Starting with the first line and ending with the one that holds "localparam logic [2:0] PH_HDR", retype the entries exactly.

(AVAILABLE DATA Opens)

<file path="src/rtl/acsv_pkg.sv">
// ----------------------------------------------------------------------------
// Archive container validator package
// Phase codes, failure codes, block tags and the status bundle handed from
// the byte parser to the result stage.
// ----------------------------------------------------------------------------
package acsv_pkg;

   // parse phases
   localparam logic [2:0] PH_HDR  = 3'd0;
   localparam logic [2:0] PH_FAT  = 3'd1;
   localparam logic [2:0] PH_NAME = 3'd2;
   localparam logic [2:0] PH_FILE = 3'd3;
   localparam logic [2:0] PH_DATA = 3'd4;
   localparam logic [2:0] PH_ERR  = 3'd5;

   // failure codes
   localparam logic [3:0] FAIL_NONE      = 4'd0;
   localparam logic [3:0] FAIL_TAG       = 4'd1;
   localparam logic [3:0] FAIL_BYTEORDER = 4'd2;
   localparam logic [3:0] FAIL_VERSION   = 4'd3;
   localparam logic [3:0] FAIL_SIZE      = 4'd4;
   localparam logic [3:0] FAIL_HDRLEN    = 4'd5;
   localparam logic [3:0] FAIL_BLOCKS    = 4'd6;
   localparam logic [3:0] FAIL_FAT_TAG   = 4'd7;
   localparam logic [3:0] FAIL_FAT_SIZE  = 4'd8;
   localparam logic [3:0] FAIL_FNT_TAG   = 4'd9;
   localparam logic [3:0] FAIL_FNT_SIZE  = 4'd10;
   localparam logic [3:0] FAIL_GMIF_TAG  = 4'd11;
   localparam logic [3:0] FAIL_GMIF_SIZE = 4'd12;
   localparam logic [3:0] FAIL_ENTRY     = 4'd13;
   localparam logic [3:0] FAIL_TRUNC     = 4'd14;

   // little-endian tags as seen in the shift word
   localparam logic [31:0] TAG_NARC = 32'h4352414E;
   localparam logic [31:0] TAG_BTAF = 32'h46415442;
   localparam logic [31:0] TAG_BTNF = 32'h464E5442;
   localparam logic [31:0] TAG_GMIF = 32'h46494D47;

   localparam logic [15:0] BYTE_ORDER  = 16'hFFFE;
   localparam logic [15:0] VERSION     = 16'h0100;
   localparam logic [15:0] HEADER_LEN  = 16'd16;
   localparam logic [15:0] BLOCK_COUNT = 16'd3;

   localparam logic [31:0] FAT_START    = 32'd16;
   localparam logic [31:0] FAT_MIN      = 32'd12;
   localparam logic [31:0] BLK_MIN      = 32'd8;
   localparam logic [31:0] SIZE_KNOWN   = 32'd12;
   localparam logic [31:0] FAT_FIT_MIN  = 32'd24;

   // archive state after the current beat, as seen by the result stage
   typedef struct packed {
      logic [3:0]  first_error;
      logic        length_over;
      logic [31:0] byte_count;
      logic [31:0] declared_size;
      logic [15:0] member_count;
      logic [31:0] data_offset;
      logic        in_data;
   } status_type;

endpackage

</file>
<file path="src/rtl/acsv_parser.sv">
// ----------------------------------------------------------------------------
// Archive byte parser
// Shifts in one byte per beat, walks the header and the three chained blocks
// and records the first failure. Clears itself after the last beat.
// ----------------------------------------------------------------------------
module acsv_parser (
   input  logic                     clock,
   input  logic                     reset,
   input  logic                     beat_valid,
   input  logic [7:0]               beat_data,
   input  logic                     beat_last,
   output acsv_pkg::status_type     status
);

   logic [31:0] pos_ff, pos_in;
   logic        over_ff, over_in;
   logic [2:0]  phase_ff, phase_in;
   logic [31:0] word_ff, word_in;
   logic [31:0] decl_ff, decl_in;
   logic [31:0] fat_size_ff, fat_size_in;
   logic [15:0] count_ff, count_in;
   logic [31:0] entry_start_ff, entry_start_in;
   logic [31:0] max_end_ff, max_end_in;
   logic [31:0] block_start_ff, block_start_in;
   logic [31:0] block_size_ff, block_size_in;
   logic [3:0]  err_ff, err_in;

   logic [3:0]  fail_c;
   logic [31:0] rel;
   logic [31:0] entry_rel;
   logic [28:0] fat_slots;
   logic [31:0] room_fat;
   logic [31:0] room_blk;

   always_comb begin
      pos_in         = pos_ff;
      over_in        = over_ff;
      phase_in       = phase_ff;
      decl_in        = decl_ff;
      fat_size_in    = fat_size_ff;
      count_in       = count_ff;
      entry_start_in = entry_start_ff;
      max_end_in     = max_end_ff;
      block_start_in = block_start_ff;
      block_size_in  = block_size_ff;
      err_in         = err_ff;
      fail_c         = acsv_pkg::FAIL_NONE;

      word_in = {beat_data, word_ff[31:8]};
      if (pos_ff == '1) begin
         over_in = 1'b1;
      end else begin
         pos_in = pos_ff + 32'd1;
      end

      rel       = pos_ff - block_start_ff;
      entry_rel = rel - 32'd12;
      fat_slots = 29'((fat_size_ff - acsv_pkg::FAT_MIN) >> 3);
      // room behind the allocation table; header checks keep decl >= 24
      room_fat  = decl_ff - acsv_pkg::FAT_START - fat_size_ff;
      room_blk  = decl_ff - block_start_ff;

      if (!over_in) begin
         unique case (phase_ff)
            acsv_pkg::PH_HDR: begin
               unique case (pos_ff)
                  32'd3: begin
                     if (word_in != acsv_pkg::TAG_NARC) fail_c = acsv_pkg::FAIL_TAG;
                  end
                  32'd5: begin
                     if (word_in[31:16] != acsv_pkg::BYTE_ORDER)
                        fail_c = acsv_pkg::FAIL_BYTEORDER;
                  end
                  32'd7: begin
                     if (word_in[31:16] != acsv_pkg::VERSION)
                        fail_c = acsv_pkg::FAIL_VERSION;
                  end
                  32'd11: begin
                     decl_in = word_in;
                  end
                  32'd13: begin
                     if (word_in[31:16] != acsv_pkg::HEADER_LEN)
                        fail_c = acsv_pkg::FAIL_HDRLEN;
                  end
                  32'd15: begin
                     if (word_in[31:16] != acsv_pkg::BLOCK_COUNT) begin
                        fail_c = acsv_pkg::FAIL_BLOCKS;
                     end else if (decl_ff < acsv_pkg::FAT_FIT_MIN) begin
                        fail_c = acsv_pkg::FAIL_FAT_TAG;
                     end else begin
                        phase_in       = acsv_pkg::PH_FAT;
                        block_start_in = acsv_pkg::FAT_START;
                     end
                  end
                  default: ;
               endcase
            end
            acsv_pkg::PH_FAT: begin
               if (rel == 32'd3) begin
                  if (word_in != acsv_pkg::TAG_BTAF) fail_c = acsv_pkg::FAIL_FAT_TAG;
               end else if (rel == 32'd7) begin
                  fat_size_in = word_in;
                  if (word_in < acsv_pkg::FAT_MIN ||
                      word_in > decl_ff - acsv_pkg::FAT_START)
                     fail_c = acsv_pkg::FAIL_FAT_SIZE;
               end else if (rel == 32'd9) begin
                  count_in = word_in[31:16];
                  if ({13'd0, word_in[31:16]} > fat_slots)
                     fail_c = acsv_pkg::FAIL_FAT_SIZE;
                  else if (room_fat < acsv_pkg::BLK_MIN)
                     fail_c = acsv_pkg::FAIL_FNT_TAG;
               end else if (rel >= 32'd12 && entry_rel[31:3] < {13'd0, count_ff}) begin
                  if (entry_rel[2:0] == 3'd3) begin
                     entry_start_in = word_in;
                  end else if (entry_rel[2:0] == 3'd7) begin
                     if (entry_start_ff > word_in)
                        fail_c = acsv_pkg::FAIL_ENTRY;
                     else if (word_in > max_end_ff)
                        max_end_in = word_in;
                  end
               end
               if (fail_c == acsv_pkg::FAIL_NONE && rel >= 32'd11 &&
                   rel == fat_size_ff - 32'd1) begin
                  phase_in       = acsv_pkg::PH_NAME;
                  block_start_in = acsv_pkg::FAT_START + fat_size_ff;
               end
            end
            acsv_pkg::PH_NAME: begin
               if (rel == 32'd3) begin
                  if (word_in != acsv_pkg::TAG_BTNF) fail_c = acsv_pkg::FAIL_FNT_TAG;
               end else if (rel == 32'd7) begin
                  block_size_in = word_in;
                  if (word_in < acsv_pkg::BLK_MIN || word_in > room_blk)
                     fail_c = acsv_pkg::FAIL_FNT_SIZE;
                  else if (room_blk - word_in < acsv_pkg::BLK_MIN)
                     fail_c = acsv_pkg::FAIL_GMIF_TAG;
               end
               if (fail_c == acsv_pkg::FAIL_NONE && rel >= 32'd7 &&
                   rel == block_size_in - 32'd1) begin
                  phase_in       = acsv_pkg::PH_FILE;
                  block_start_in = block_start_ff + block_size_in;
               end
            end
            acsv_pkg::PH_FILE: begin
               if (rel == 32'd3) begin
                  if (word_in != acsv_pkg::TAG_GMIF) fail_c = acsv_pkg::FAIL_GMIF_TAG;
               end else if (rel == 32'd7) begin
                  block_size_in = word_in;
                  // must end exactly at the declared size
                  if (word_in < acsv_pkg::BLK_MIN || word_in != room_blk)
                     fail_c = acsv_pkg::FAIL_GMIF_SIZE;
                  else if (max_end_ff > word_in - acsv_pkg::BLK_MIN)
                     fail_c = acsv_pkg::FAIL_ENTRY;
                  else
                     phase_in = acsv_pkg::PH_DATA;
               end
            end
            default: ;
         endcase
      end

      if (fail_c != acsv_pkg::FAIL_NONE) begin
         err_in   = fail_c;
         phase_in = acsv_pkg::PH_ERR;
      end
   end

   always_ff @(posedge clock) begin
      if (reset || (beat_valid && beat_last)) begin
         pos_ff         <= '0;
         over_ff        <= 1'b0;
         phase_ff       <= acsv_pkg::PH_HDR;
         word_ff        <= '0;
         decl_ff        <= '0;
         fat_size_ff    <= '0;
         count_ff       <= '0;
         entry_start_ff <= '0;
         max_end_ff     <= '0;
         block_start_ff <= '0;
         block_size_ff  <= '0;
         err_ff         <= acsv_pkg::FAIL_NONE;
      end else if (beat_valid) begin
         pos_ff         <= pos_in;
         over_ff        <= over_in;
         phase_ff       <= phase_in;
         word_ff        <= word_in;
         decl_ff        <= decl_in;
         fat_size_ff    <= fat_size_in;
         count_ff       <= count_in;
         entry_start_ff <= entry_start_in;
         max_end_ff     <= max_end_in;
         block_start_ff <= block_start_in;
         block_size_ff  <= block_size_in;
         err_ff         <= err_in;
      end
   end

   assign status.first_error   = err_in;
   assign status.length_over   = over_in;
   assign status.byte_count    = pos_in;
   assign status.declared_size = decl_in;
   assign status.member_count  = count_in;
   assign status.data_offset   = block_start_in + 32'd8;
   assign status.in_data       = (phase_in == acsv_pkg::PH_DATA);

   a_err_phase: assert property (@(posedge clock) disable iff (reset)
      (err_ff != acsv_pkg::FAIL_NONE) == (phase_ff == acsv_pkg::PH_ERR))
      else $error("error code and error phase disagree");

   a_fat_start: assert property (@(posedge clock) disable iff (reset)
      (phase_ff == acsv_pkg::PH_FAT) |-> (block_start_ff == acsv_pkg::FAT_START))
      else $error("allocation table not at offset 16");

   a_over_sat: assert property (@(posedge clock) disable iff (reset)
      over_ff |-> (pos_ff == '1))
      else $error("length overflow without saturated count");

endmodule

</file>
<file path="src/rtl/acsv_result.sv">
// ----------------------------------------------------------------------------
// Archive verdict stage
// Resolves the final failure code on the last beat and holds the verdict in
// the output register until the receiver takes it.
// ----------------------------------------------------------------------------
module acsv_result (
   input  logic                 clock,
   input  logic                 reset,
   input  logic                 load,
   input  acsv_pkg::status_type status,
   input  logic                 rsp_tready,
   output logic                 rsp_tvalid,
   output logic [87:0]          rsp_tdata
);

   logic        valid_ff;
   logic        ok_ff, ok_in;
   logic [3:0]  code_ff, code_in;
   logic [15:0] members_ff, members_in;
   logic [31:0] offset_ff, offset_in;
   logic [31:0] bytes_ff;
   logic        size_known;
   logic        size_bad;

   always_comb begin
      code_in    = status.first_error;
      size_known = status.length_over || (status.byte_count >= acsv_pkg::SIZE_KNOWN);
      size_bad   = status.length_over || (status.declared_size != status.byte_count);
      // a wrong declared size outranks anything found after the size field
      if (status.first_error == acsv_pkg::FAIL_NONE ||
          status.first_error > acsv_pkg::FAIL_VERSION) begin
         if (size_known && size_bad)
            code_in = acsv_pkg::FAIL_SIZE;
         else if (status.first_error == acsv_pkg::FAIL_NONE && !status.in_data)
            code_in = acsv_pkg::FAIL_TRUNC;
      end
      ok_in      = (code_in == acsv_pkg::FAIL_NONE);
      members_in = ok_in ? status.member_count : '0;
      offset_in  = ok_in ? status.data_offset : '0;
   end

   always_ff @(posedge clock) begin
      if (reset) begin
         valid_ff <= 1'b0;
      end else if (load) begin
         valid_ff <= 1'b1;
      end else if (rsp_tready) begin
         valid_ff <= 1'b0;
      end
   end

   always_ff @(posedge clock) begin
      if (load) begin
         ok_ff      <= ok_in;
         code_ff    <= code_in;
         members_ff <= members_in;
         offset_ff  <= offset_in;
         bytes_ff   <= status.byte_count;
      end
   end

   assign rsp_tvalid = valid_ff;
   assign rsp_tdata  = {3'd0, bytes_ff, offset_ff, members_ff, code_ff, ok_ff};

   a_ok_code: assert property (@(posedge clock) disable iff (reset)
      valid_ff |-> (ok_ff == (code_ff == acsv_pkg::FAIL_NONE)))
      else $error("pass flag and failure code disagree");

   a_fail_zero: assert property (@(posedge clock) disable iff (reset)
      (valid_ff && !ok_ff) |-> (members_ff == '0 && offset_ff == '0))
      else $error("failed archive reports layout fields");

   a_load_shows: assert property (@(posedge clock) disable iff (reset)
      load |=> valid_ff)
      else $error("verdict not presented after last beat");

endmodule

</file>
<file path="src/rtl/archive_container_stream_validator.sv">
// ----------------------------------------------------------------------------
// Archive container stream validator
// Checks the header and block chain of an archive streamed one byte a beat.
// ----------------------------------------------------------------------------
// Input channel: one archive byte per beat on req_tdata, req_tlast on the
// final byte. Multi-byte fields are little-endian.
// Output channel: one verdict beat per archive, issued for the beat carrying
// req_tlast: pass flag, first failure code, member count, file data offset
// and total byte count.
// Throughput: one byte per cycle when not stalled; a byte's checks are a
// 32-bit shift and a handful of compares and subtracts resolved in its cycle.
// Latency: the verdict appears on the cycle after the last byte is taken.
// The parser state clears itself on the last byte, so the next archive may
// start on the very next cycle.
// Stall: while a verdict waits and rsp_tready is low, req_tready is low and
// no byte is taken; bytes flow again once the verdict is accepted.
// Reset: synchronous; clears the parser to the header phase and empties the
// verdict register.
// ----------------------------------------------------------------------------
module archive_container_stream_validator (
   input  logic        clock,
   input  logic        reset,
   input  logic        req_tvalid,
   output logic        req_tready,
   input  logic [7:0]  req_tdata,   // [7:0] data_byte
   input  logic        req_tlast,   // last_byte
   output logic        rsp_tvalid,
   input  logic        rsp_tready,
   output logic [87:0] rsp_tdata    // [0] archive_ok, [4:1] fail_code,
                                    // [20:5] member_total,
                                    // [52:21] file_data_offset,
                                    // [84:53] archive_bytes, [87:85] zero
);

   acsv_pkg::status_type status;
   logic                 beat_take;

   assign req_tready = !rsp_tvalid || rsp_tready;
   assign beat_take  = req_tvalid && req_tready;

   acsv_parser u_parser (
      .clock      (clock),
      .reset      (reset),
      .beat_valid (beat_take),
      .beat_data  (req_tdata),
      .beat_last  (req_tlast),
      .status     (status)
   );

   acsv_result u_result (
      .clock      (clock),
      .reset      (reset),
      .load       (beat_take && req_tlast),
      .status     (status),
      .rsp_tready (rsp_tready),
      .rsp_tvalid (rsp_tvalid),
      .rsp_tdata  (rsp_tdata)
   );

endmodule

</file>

(AVAILABLE DATA Closes)

→ TASK OUTPUT
<file path="src/rtl/acsv_pkg.sv">
// ----------------------------------------------------------------------------
// Archive container validator package
// Phase codes, failure codes, block tags and the status bundle handed from
// the byte parser to the result stage.
// ----------------------------------------------------------------------------
package acsv_pkg;

   // parse phases
   localparam logic [2:0] PH_HDR  = 3'd0;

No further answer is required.